Вот же… стерва. Проявила-таки свой норов. Я все никак не мог понять, что меня коробит в ее поведении, а оно вот, что — фальшь. А говорила, что секс без обязательств, что с радостью поможет снять напряжение, что ни на что не рассчитывает, а теперь ярмо мне на шею решила повесить? Взревновала неожиданно? Уволю к чертям.
— Твою ж мать… — бросаю телефон на стол, но достаточно нежно, чтобы не разбить. На осколках разума все еще понимаю, что жду важный звонок. Оборачиваюсь к Северу, и тот понимает все по глазам.
— Я за кофе, — он хлопает меня по плечу и плавной походкой выходит из кабинета, корректно промолчав об услышанном.
Мы у меня дома. Вдвоем. Север поднял ребят, и они прочесывают город вместо нас. Расспрашивают прохожих, всех, кого получится.

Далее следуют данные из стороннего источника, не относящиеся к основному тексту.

$ cat src/design/cpu_types_pkg.sv
`default_nettype none

// Geometry of the physical register file and the datapath word.
package cpu_types_pkg;

    localparam int num_phys_regs = 256;
    localparam int num_arch_regs = 32; // These come out of reset holding their own index.

    localparam int phys_idx_w = $clog2(num_phys_regs);
    localparam int data_w = 32;

    // Index 0 is the hard zero register.
    typedef logic [phys_idx_w-1:0] phys_reg_t;

    typedef logic [data_w-1:0] data_t;

endpackage

`default_nettype wire
$ cat src/design/exec_pkg.sv
`default_nettype none

// Execution side: opcodes, issue packets and writeback results.
package exec_pkg;

    localparam int num_wb_sources = 3;
    localparam int wb_sel_w = $clog2(num_wb_sources);

    // Source order on the writeback arbiter.
    localparam int wb_src_alu = 0;
    localparam int wb_src_md = 1;
    localparam int wb_src_load = 2;

    typedef enum logic [2:0] {
        alu_add,
        alu_sub,
        alu_and,
        alu_or,
        alu_xor,
        alu_slt // Signed compare.
    } alu_op_e;

    typedef enum logic [1:0] {
        md_mul, // Low 32 bits of the product.
        md_divu,
        md_remu
    } md_op_e;

    typedef struct packed {
        logic valid;
        alu_op_e op;
        cpu_types_pkg::phys_reg_t src1;
        cpu_types_pkg::phys_reg_t src2;
        cpu_types_pkg::phys_reg_t dst;
    } alu_issue_t;

    typedef struct packed {
        logic valid;
        md_op_e op;
        cpu_types_pkg::phys_reg_t src1;
        cpu_types_pkg::phys_reg_t src2;
        cpu_types_pkg::phys_reg_t dst;
    } md_issue_t;

    typedef struct packed {
        logic valid;
        cpu_types_pkg::phys_reg_t dst;
        cpu_types_pkg::data_t data;
    } wb_result_t;

endpackage

`default_nettype wire

$ cat src/design/int_alu_unit.sv
`timescale 1ns/1ns
`default_nettype none

module int_alu_unit (
    input wire clk,
    input wire reset,
    input wire exec_pkg::alu_issue_t alu_issue,
    output cpu_types_pkg::phys_reg_t opnd_src1,
    output cpu_types_pkg::phys_reg_t opnd_src2,
    input wire cpu_types_pkg::data_t opnd1,
    input wire cpu_types_pkg::data_t opnd2,
    output logic alu_busy,
    output exec_pkg::wb_result_t result,
    input wire grant
);

    logic stage_valid;
    exec_pkg::alu_op_e stage_op;
    cpu_types_pkg::data_t stage_a;
    cpu_types_pkg::data_t stage_b;
    cpu_types_pkg::phys_reg_t stage_dst;
    cpu_types_pkg::data_t alu_out;
    logic issue_take;
    logic stage_move;

    assign opnd_src1 = alu_issue.src1;
    assign opnd_src2 = alu_issue.src2;

    assign alu_busy = result.valid; // Held until the arbiter takes it.
    assign issue_take = alu_issue.valid && !alu_busy;
    assign stage_move = stage_valid && (!result.valid || grant);

    always_comb begin
        case (stage_op)
            exec_pkg::alu_add: alu_out = stage_a + stage_b;
            exec_pkg::alu_sub: alu_out = stage_a - stage_b;
            exec_pkg::alu_and: alu_out = stage_a & stage_b;
            exec_pkg::alu_or:  alu_out = stage_a | stage_b;
            exec_pkg::alu_xor: alu_out = stage_a ^ stage_b;
            exec_pkg::alu_slt: alu_out = cpu_types_pkg::data_t'($signed(stage_a) < $signed(stage_b));
            default:           alu_out = '0;
        endcase
    end

    always_ff @(posedge clk) begin
        if (reset) begin
            stage_valid <= 1'b0;
        end else if (issue_take) begin
            stage_valid <= 1'b1;
        end else if (stage_move) begin
            stage_valid <= 1'b0;
        end
    end

    always_ff @(posedge clk) begin
        if (issue_take) begin
            stage_op <= alu_issue.op;
            stage_a <= opnd1;
            stage_b <= opnd2;
            stage_dst <= alu_issue.dst;
        end
    end

    always_ff @(posedge clk) begin
        if (reset) begin
            result.valid <= 1'b0;
        end else if (stage_move) begin
            result.valid <= 1'b1;
            result.dst <= stage_dst;
            result.data <= alu_out;
        end else if (grant) begin
            result.valid <= 1'b0;
        end
    end

    alu_no_issue_when_busy: assert property (
        @(posedge clk) disable iff (reset)
        alu_busy |-> !alu_issue.valid
    ) else $error("int_alu_unit: issue presented while busy.");

endmodule

`default_nettype wire
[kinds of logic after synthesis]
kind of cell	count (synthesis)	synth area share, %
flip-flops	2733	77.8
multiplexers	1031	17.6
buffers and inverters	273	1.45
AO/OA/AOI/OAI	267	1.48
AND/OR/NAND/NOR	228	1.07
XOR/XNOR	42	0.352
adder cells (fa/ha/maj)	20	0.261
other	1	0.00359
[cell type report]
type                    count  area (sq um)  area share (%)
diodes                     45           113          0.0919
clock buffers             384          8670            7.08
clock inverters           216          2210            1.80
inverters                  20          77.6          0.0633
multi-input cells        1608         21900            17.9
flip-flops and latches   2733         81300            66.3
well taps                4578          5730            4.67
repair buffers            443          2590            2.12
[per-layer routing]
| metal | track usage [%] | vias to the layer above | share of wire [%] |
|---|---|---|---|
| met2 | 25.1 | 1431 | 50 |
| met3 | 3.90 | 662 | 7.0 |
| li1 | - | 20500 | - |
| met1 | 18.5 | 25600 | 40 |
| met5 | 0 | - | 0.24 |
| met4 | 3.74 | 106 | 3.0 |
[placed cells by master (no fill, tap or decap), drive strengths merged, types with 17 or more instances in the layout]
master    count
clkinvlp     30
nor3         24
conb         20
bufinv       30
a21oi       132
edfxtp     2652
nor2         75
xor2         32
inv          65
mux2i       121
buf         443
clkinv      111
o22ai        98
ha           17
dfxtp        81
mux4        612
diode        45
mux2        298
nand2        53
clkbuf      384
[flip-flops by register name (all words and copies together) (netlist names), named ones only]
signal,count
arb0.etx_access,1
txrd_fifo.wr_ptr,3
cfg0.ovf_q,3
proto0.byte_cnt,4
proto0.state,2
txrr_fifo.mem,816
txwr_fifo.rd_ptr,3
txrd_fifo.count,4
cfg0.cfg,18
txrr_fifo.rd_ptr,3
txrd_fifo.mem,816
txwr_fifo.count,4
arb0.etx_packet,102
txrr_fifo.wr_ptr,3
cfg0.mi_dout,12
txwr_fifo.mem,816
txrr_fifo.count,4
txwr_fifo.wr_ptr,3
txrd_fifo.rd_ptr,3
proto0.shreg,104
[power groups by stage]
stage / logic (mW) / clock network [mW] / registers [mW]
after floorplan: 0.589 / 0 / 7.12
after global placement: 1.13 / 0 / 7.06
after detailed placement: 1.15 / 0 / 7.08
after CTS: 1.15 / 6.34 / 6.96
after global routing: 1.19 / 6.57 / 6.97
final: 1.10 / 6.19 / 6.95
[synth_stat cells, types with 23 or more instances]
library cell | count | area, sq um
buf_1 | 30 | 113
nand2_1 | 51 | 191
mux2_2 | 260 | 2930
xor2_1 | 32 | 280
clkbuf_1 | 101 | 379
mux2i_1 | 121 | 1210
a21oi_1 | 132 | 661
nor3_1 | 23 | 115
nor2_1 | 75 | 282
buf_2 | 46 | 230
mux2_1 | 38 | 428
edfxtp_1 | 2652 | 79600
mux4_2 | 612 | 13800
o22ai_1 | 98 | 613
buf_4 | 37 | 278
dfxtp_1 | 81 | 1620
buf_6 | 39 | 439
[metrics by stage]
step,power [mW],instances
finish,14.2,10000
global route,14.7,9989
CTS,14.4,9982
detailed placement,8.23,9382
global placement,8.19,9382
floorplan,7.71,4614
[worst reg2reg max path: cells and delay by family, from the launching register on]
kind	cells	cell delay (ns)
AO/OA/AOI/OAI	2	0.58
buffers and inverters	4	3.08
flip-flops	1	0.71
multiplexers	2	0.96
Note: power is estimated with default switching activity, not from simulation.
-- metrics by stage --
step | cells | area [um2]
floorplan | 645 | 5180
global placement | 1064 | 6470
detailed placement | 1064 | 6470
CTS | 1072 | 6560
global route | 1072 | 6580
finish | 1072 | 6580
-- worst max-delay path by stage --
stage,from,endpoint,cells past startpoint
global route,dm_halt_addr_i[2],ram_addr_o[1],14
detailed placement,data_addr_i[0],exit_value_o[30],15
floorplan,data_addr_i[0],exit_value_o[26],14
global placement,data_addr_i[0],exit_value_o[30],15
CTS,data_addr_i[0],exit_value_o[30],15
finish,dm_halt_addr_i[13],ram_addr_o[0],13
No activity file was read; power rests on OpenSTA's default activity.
==> config.mk <==
export PLATFORM = sky130hd
export DESIGN_NAME = sys_timer
export DESIGN_NICKNAME = d
export VERILOG_FILES = /design/src/rtl/mm_ram_pkg.sv /design/src/rtl/sys_timer.sv
export SDC_FILE = /design/constraint.sdc
export NUM_CORES = 1
export LEC_CHECK = 0
export BUFFER_PORTS_ARGS = -buffer_cell sky130_fd_sc_hd__buf_2
export CORE_MARGIN = 2
export CORE_UTILIZATION = 45
export CTS_BUF_LIST = sky130_fd_sc_hd__clkbuf_2
export DETAILED_ROUTE_END_ITERATION = 16
export GPL_TIMING_DRIVEN = 0
export PLACE_DENSITY = 0.67
export SYNTH_ARGS = -nofsm -noshare
export SYNTH_HDL_FRONTEND = slang
export SYNTH_SLANG_ARGS = --single-unit
==> constraint.sdc <==
create_clock -name clk_i -period 4.1 [get_ports clk_i]
set_clock_uncertainty 0.05 [all_clocks]
set_input_delay 0.205 -clock clk_i [delete_from_list [all_inputs] [get_ports clk_i]]
set_output_delay 0.205 -clock clk_i [all_outputs]
set_load 0.02 [all_outputs]
--- src/rtl/mm_ram_pkg.sv ---
package mm_ram_pkg;

    // ------------------------------------------------------------
    // widths
    // ------------------------------------------------------------

    // 4 KiB of byte addressed RAM
    localparam int RAM_ADDR_WIDTH = 12;
    // debug window size as a power of two, placed at the top of RAM
    localparam int DBG_ADDR_WIDTH = 8;
    // fetch width of the instruction port
    localparam int INSTR_RDATA_WIDTH = 128;
    localparam int DATA_WIDTH = 32;
    localparam int IRQ_WIDTH = 32;

    // ------------------------------------------------------------
    // address map of the pseudo peripherals
    // ------------------------------------------------------------

    // test status and exit
    localparam logic [31:0] MMADDR_TESTSTATUS = 32'h2000_0000;
    localparam logic [31:0] MMADDR_EXIT = 32'h2000_0004;

    // interrupt timer, mask first then count-down value
    localparam logic [31:0] MMADDR_TIMERREG = 32'h1500_0000;
    localparam logic [31:0] MMADDR_TIMERVAL = 32'h1500_0004;

    // debug request generator control
    localparam logic [31:0] MMADDR_DBG = 32'h1500_0008;

    // cycle counter, read returns count, write clears
    localparam logic [31:0] MMADDR_TICKS = 32'h1500_1004;

    // ------------------------------------------------------------
    // magic values written to the test status register
    // ------------------------------------------------------------

    localparam logic [31:0] TEST_PASS_VALUE = 32'd123456789;
    localparam logic [31:0] TEST_FAIL_VALUE = 32'd1;

    // ------------------------------------------------------------
    // debug control word layout
    // ------------------------------------------------------------

    // level applied to debug_req once the delay runs out
    localparam int DBG_VALUE_BIT = 31;
    // 1 = pulse, 0 = level
    localparam int DBG_PULSE_BIT = 30;
    // pulse duration in cycles
    localparam int DBG_DUR_LSB = 16;
    localparam int DBG_DUR_MSB = 28;
    // start delay in cycles
    localparam int DBG_DLY_LSB = 0;
    localparam int DBG_DLY_MSB = 14;

endpackage
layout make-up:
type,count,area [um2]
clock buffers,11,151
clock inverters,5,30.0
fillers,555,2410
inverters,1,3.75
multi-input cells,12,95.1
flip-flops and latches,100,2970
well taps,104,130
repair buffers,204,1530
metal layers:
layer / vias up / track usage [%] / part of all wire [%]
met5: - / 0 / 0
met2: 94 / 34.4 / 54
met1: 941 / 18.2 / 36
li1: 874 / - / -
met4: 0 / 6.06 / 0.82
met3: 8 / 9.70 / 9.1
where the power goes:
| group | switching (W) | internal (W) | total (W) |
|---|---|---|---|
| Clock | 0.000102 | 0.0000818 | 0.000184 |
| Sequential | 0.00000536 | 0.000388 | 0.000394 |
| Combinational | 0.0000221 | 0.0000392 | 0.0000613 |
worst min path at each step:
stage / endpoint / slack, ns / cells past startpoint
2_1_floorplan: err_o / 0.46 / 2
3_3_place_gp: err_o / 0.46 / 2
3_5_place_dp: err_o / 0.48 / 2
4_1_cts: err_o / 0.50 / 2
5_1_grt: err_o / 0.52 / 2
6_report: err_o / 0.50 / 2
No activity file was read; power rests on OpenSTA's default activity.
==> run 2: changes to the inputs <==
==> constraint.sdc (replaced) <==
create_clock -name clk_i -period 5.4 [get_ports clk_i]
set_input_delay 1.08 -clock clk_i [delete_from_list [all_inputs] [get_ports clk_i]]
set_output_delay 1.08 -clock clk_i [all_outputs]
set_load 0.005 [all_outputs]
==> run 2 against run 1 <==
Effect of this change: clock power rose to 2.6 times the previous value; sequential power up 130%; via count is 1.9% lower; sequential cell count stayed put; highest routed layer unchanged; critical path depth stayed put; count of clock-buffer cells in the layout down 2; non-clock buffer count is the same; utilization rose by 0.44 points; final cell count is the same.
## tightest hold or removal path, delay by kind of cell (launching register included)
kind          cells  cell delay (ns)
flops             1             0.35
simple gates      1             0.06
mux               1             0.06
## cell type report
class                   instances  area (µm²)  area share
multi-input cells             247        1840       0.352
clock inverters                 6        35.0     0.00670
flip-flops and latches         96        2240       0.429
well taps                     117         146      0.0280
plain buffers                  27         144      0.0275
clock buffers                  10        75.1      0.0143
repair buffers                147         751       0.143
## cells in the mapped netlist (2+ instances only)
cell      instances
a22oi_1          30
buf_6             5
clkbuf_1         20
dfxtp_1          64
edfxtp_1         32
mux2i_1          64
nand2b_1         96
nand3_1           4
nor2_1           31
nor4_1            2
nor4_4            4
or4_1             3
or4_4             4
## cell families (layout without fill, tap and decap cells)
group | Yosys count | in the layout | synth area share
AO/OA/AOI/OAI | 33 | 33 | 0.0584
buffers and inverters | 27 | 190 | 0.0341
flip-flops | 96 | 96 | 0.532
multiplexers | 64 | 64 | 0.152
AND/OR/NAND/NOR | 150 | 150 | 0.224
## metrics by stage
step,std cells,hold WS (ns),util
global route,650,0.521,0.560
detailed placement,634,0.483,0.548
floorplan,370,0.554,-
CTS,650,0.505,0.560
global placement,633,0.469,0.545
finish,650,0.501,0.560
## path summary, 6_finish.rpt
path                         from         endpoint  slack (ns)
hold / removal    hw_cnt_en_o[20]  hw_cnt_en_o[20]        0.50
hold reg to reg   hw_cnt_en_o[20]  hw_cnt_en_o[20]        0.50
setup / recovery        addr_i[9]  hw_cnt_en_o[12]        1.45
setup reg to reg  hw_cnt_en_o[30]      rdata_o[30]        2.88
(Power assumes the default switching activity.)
## config.mk

```make
export PLATFORM = sky130hd
export DESIGN_NAME = soc_bus_demux
export DESIGN_NICKNAME = d
export VERILOG_FILES = /design/src/design/soc_pkg.sv /design/src/design/soc_bus_demux.sv
export SDC_FILE = /design/constraint.sdc
export NUM_CORES = 1
export LEC_CHECK = 0
export ABC_AREA = 1
export BUFFER_PORTS_ARGS = -buffer_cell sky130_fd_sc_hd__buf_2
export CAP_MARGIN = 10
export CELL_PAD_IN_SITES_DETAIL_PLACEMENT = 1
export CELL_PAD_IN_SITES_GLOBAL_PLACEMENT = 1
export CORE_ASPECT_RATIO = 0.8
export CORE_UTILIZATION = 14
export DETAILED_ROUTE_END_ITERATION = 16
export GPL_TIMING_DRIVEN = 0
export PLACE_DENSITY_LB_ADDON = 0.3
export SETUP_SLACK_MARGIN = 0.1
export SLEW_MARGIN = 15
export SYNTH_ARGS = -nofsm -noshare
export SYNTH_HDL_FRONTEND = slang
export SYNTH_SLANG_ARGS = --single-unit
```

## constraint.sdc

```tcl
create_clock -name clk_i -period 1.72 [get_ports clk_i]
set_clock_uncertainty 0.15 [all_clocks]
set_input_delay 0.344 -clock clk_i [delete_from_list [all_inputs] [get_ports clk_i]]
set_output_delay 0.344 -clock clk_i [all_outputs]
set_load 0.01 [all_outputs]
```

## src/design/soc_pkg.sv

```systemverilog
// Shared definitions for the SoC memory system
//   Bus address, data and byte-enable types
//   Target enumeration used by the request demux
//   Memory map and control register offsets

package soc_pkg;

  typedef logic [31:0] bus_addr_t;
  typedef logic [31:0] bus_data_t;
  typedef logic [3:0]  bus_strb_t;

  // Target selected for a granted request
  typedef enum logic [1:0] {
    TGT_L2   = 2'd0,
    TGT_UART = 2'd1,
    TGT_CTRL = 2'd2,
    TGT_NONE = 2'd3
  } soc_target_e;

  //////////////////////////////////////////////////////////////////////
  // Memory map
  //////////////////////////////////////////////////////////////////////

  localparam bus_addr_t DRAM_BASE   = 32'h8000_0000;
  localparam bus_addr_t DRAM_LENGTH = 32'h4000_0000;
  localparam bus_addr_t UART_BASE   = 32'hC000_0000;
  localparam bus_addr_t UART_LENGTH = 32'h0000_1000;
  localparam bus_addr_t CTRL_BASE   = 32'hD000_0000;
  localparam bus_addr_t CTRL_LENGTH = 32'h0000_1000;

  // Control register offsets
  localparam logic [11:0] CTRL_EXIT_OFS      = 12'h000;
  localparam logic [11:0] CTRL_HWCNT_OFS     = 12'h004;
  localparam logic [11:0] CTRL_DRAM_BASE_OFS = 12'h008;
  localparam logic [11:0] CTRL_DRAM_END_OFS  = 12'h00C;

endpackage : soc_pkg
```

## src/design/soc_bus_demux.sv

```systemverilog
// Request demux on the outside port
//   Address decode over the L2, UART and CTRL regions
//   Target strobes and grant generation
//   Registered target used to merge the responses

module soc_bus_demux (
  input  logic                 clk_i,
  input  logic                 reset_i,
  // Outside request port
  input  logic                 req_i,
  input  logic                 we_i,
  input  soc_pkg::bus_addr_t   addr_i,
  input  soc_pkg::bus_strb_t   be_i,
  input  soc_pkg::bus_data_t   wdata_i,
  output logic                 gnt_o,
  output logic                 rvalid_o,
  output soc_pkg::bus_data_t   rdata_o,
  output logic                 err_o,
  // Target strobes and shared request fields
  output logic                 l2_req_o,
  output logic                 ctrl_req_o,
  output logic                 uart_req_o,
  output logic                 we_o,
  output soc_pkg::bus_addr_t   addr_o,
  output soc_pkg::bus_strb_t   be_o,
  output soc_pkg::bus_data_t   wdata_o,
  // Target responses
  input  soc_pkg::bus_data_t   l2_rdata_i,
  input  soc_pkg::bus_data_t   ctrl_rdata_i,
  input  logic                 uart_gnt_i,
  input  soc_pkg::bus_data_t   uart_rdata_i,
  input  logic                 uart_err_i
);

  soc_pkg::soc_target_e target;
  soc_pkg::soc_target_e target_q;
  logic                 valid_q;

  //////////////////////////////////////////////////////////////////////
  // Decode
  //////////////////////////////////////////////////////////////////////

  always_comb begin
    target = soc_pkg::TGT_NONE;
    if (addr_i >= soc_pkg::DRAM_BASE &&
        addr_i < soc_pkg::DRAM_BASE + soc_pkg::DRAM_LENGTH) begin
      target = soc_pkg::TGT_L2;
    end else if (addr_i >= soc_pkg::UART_BASE &&
                 addr_i < soc_pkg::UART_BASE + soc_pkg::UART_LENGTH) begin
      target = soc_pkg::TGT_UART;
    end else if (addr_i >= soc_pkg::CTRL_BASE &&
                 addr_i < soc_pkg::CTRL_BASE + soc_pkg::CTRL_LENGTH) begin
      target = soc_pkg::TGT_CTRL;
    end
  end

  assign l2_req_o   = req_i && (target == soc_pkg::TGT_L2);
  assign ctrl_req_o = req_i && (target == soc_pkg::TGT_CTRL);
  assign uart_req_o = req_i && (target == soc_pkg::TGT_UART);
  assign we_o       = we_i;
  assign addr_o     = addr_i;
  assign be_o       = be_i;
  assign wdata_o    = wdata_i;

  // Only the UART can stall, everything else is granted at once
  assign gnt_o = req_i && ((target == soc_pkg::TGT_UART) ? uart_gnt_i : 1'b1);

  //////////////////////////////////////////////////////////////////////
  // Response
  //////////////////////////////////////////////////////////////////////

  always_ff @(posedge clk_i) begin
    if (reset_i) begin
      valid_q  <= 1'b0;
      target_q <= soc_pkg::TGT_NONE;
    end else begin
      valid_q <= gnt_o;
      if (gnt_o) begin
        target_q <= target;
      end
    end
  end

  assign rvalid_o = valid_q;

  always_comb begin
    case (target_q)
      soc_pkg::TGT_L2:   rdata_o = l2_rdata_i;
      soc_pkg::TGT_CTRL: rdata_o = ctrl_rdata_i;
      soc_pkg::TGT_UART: rdata_o = uart_rdata_i;
      default:           rdata_o = '0;
    endcase
  end

  assign err_o = valid_q && ((target_q == soc_pkg::TGT_NONE) ||
                             (target_q == soc_pkg::TGT_UART && uart_err_i));

endmodule : soc_bus_demux

```

# Word level (Yosys, flattened, before mapping)
# Index checks and enable logic that the tools add are counted.
totals:
  output_inout_bits: 107
  elab_cells: 30
  in_bits: 170
  register_bits: 3
classes:
  n_reduce_logical: 12
  n_eq_ne: 5
  muxes: 5
  magnitude_cmp: 6
op_table:
  columns: ["operator", "n"]
  rows:
  - [">= comparator 32 bit (second input constant)", 3]
  - ["< comparator 32 bit (second input constant)", 3]
  - ["one-hot mux 32 bit (3 select lines)", 1]
  - ["logical AND 1 bit", 9]
  - ["== test 2 bit (second input constant)", 3]
  - ["== test 2 x 1 -> 1 bit (second input constant)", 2]
  - ["logical NOT 2 bit", 2]
  - ["two-way mux 2 bit", 2]
  - ["two-way mux 1 bit", 2]
  - ["logical OR 1 bit", 1]

# Depth between registers and ports, before layout
# Gate-level depths: netlist (run 1).
logic_depth:
  ltp_word: 8
  mapped_depth: 8
  mapped_depth_nobuf: 8

# Worst setup path before layout (run 1)
# OpenSTA, ideal clock, no wires.
synth_timing:
  path_type: "input to output"
  start: "in addr_i[13]"
  end: "out ctrl_req_o"
  n_path_buf: 0
  t_arrival_ps: 1042
  required_time_ps: 1226
  slack_ps: 184
  stages: 5
  path_cell_list: "nor2_1 nand2_1 nor2_1 nand4_1 nor3_1"
synth_via:
  elab_chain_cells: 7
  elab_cells_between_ends: 14
  classes_between: "order compare (6); eq/ne (1); mux (3); reduce/logical (4)"
synth_lines:
  columns: ["item", "line", "rtl"]
  rows:
  - ["start, declared", "soc_bus_demux.sv:12", "input soc_pkg::bus_addr_t addr_i,"]
  - [">= comparator 32 bit or < comparator 32 bit (tied branches)", "soc_bus_demux.sv:51, soc_bus_demux.sv:52", null]
  - ["logical AND 1 bit", "soc_bus_demux.sv:51", "end else if (addr_i >= soc_pkg::CTRL_BASE &&"]
  - ["two-way mux 1 bit", "soc_bus_demux.sv:51", null]
  - ["two-way mux 2 bit", "soc_bus_demux.sv:48", "end else if (addr_i >= soc_pkg::UART_BASE &&"]
  - ["two-way mux 2 bit *", "soc_bus_demux.sv:45", "if (addr_i >= soc_pkg::DRAM_BASE &&"]
  - ["== test 2 bit *", "soc_bus_demux.sv:58", "assign ctrl_req_o = req_i && (target == soc_pkg::TGT_CTRL);"]
  - ["logical AND 1 bit *", "soc_bus_demux.sv:58", null]
  - ["end, declared", "soc_bus_demux.sv:21", "output logic ctrl_req_o,"]
# Every way passes the cells marked *; elsewhere a longest branch is shown, timed or not.

# Final worst setup path (run 1)
layout_timing:
  start: "reg target_q[0]"
  end: "out rdata_o[11]"
layout_via:
  elab_chain_cells: 2
  elab_cells_between_ends: 4
  classes_between: "eq/ne (2); mux (1); reduce/logical (1)"
layout_lines:
  columns: ["item", "line", "rtl"]
  rows:
  - ["start, declared", "soc_bus_demux.sv:36", "soc_pkg::soc_target_e target_q;"]
  - ["start signal, assigned", "soc_bus_demux.sv:75", "target_q <= soc_pkg::TGT_NONE;"]
  - ["start signal, assigned", "soc_bus_demux.sv:79", "target_q <= target;"]
  - ["== test 2 x 1 -> 1 bit, or another cell as far along", "soc_bus_demux.sv:87", "case (target_q)"]
  - ["one-hot mux 32 bit (3 select lines) *", "soc_bus_demux.sv:87", null]
  - ["end, declared", "soc_bus_demux.sv:17", "output soc_pkg::bus_data_t rdata_o,"]
# Marked as above.

==> results of run 1 <==
sequential cells by signal, summed over array words and instances (netlist names):
| name | cells |
|---|---|
| rvalid_o | 1 |
| target_q | 2 |
critical path, stage by stage, from the launching register on:
cell and delay, ps:
dfxtp_2 310, buf_6 130, nor2_4 140, buf_12 140, buf_8 140, nand2_2 60, nand3_2 60, buf_6 100
final cells by class:
class                   instances  area share
plain buffers                  86       0.186
clock buffers                   4      0.0205
inverters                      11      0.0120
multi-input cells             172       0.311
flip-flops and latches          3      0.0162
well taps                     140      0.0455
repair buffers                247       0.410
power by group through the flow:
stage               Clock (mW)  Combinational (mW)  Sequential [mW]
floorplan                    0               0.354           0.0768
global placement             0               0.690           0.0763
detailed placement           0               0.701           0.0764
CTS                      0.383               0.855           0.0767
global route             0.394               0.984           0.0774
finish                   0.378               0.915           0.0771
worst max path at each step:
stage          depth (start not counted)     endpoint
2_1_floorplan                          5   ctrl_req_o
3_3_place_gp                           7   uart_req_o
3_5_place_dp                           7   ctrl_req_o
4_1_cts                                7  rdata_o[15]
5_1_grt                                7  rdata_o[11]
6_report                               7  rdata_o[11]
Yosys cell counts:
cell type,instances
a21oi_1,1
and2_1,2
buf_2,14
buf_4,72
dfxtp_1,3
inv_1,8
inv_2,3
nand2_1,39
nand2_2,1
nand3_1,97
nand3_2,1
nand4_1,3
nand4_2,1
nor2_1,19
nor2_2,2
nor2_4,1
nor3_1,2
o211a_1,1
o21ai_2,1
or2_1,1
kinds of logic (layout without fill, tap and decap cells):
kind of cell / count (synthesis) / count (layout) / share of synthesized area
buf+inv: 97 / 348 / 0.424
flops: 3 / 3 / 0.0390
compound gates: 3 / 3 / 0.0154
simple gates: 169 / 169 / 0.522
what timing repair did:
action	CTS	global route
pin swaps	10	7
buffers inserted	15	4
resized for setup	128	61
setup endpoints to repair	36	39
gates cloned	3	1
metal layers:
layer / vias up / part of all wire / track usage
li1: 1337 / - / -
met2: 121 / 0.55 / 0.290
met4: 0 / 0.0033 / 0.0105
met5: - / 0 / 0
met1: 1313 / 0.39 / 0.186
met3: 4 / 0.058 / 0.0231
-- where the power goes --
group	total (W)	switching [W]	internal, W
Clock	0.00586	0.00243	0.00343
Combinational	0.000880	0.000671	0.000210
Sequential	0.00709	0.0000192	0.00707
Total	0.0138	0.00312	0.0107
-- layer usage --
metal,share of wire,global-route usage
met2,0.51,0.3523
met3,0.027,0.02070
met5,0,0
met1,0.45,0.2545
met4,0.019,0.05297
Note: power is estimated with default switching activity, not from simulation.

Ищут по другим каналам, даже в газету объявление дали, в сети разместили посты, в группах поиска людей создали темы.
Эти три минуты — не просто бесконечность. Прорва, в которую я упал и не могу долететь до дна. Кажется, сажусь, голову ведет вниз, роняю ее на сложенные перед собой руки.
Слышу трель соловья, протяжную такую, тоскливую. Гудящую в груди.
Слышу запах нежной кожи. Какие-то полевые цветы и хвоя. Пальчики Арины ласково перебирают мои волосы, вплетаются на висках, тянут к себе. Ее губы, нежные, розовые, пухлые приближаются к моим губам. От нее пахнет кофейными зернами. Я пытаюсь поймать Ласточку, поцеловать, а она смеется, играется, как с ребенком, и вдруг отшатывается.
— Аверин! Подъем! — кричит над ухом Генри и ставит передо мной небольшую чашечку кофе с густой пенкой. — Телефон звонил, я не успел ответить.
Вскакиваю и смахиваю чашку со стола. Она с глухим стуком ударяется о паркет, но не разбивается, зато кремовый ковер щедро заливает кофейной гущей. Клякса напоминает острохвостую птицу, что парит над землей. Она свободна и не собирается попадаться в руки такого зверя, как я…
— Блин, Давид! — тепло и по-дружески ругается Генри. — Спокойней. Тебе, может, мои кубики достать, чтобы ты пришел в себя?
— Он сказал, что мой сын, — шепчу, глупо уставившись на пол, на силуэт кофейной ласточки. О, шизик. Лечиться пора.
— Эм… А ты… — лицо друга вытягивается, губы странно округляются.
— Я, бля, не помню, — взмахнув руками, откидываюсь на спинку. — Столько женщин было последние годы. Как во сне. Но ни одной Ласточки. Ни одной, понимаешь?
— Не очень, — Север складывает руки на сильной груди и присаживается на край стола, ко мне боком.